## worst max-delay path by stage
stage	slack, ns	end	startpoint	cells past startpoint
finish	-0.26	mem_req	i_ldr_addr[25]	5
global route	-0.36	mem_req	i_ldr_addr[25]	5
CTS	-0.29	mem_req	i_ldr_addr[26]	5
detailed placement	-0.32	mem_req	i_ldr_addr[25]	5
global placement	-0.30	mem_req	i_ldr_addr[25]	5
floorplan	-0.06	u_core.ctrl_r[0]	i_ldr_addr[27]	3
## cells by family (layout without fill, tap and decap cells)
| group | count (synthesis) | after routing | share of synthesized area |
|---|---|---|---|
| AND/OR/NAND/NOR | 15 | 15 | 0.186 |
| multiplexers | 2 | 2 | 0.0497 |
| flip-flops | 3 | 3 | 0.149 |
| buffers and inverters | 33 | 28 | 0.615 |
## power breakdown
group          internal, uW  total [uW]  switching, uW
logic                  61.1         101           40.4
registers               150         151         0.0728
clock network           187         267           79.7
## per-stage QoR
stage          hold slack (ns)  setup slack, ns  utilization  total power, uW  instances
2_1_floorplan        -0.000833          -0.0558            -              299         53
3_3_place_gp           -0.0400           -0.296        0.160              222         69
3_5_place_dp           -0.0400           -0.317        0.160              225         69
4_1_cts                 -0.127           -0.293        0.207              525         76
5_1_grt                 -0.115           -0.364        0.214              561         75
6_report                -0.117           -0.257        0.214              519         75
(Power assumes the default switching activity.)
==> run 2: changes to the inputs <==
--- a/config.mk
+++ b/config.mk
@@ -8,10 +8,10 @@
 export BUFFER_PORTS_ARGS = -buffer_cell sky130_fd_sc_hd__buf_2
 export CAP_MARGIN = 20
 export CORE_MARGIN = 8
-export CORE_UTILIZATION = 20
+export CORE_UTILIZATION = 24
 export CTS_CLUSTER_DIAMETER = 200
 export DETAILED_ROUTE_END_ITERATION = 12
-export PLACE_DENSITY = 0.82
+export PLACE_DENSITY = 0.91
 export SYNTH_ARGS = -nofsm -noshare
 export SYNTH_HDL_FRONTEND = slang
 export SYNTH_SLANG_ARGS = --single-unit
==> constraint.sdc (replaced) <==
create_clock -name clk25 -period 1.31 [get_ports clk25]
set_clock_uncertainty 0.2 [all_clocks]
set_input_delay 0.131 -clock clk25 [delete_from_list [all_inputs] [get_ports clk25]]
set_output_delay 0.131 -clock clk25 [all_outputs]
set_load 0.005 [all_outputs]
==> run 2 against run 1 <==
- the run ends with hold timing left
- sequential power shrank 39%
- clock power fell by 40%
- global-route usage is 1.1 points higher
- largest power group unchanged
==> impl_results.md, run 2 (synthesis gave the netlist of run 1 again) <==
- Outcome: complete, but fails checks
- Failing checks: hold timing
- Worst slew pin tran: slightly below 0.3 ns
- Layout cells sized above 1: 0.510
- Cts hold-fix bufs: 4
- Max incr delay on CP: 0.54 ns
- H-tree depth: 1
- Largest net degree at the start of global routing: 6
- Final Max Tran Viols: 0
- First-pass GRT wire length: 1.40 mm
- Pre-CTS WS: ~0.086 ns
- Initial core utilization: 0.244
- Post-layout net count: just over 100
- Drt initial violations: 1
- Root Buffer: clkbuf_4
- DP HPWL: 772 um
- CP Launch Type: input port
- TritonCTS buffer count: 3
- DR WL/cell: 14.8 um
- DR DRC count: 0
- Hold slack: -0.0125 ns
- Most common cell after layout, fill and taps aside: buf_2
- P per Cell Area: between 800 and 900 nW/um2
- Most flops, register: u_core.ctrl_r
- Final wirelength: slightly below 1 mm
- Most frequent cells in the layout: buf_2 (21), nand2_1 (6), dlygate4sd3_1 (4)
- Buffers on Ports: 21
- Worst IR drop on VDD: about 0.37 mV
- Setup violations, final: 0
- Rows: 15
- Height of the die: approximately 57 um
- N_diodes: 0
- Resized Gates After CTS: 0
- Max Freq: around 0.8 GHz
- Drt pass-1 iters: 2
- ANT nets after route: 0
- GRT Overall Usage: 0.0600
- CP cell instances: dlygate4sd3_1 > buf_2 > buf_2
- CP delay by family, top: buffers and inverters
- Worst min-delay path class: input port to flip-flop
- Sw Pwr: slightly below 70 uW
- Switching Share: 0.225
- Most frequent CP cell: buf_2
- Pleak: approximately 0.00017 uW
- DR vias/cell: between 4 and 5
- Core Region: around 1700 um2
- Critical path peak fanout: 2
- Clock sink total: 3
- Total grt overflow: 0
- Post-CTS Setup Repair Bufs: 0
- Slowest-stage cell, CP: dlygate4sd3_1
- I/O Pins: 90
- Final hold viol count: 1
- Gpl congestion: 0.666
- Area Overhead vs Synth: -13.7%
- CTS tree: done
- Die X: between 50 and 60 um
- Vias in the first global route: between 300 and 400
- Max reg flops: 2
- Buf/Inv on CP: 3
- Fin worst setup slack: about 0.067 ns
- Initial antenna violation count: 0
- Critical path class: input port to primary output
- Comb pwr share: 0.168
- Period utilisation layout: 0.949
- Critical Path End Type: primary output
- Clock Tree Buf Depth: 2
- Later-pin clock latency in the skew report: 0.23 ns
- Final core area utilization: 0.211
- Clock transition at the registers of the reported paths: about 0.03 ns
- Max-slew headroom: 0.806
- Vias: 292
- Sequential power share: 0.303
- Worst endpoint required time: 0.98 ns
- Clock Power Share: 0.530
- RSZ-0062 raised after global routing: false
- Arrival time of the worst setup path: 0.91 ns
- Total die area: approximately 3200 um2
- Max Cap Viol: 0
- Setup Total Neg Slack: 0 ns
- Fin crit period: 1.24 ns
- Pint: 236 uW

● ● ●

• Activity: With the line containing "- Critical path class: input" as the start and the last line of the entries as the end, print that whole span exactly.

• Answer for this exercise:
- Critical path class: input port to primary output
- Comb pwr share: 0.168
- Period utilisation layout: 0.949
- Critical Path End Type: primary output
- Clock Tree Buf Depth: 2
- Later-pin clock latency in the skew report: 0.23 ns
- Final core area utilization: 0.211
- Clock transition at the registers of the reported paths: about 0.03 ns
- Max-slew headroom: 0.806
- Vias: 292
- Sequential power share: 0.303
- Worst endpoint required time: 0.98 ns
- Clock Power Share: 0.530
- RSZ-0062 raised after global routing: false
- Arrival time of the worst setup path: 0.91 ns
- Total die area: approximately 3200 um2
- Max Cap Viol: 0
- Setup Total Neg Slack: 0 ns
- Fin crit period: 1.24 ns
- Pint: 236 uW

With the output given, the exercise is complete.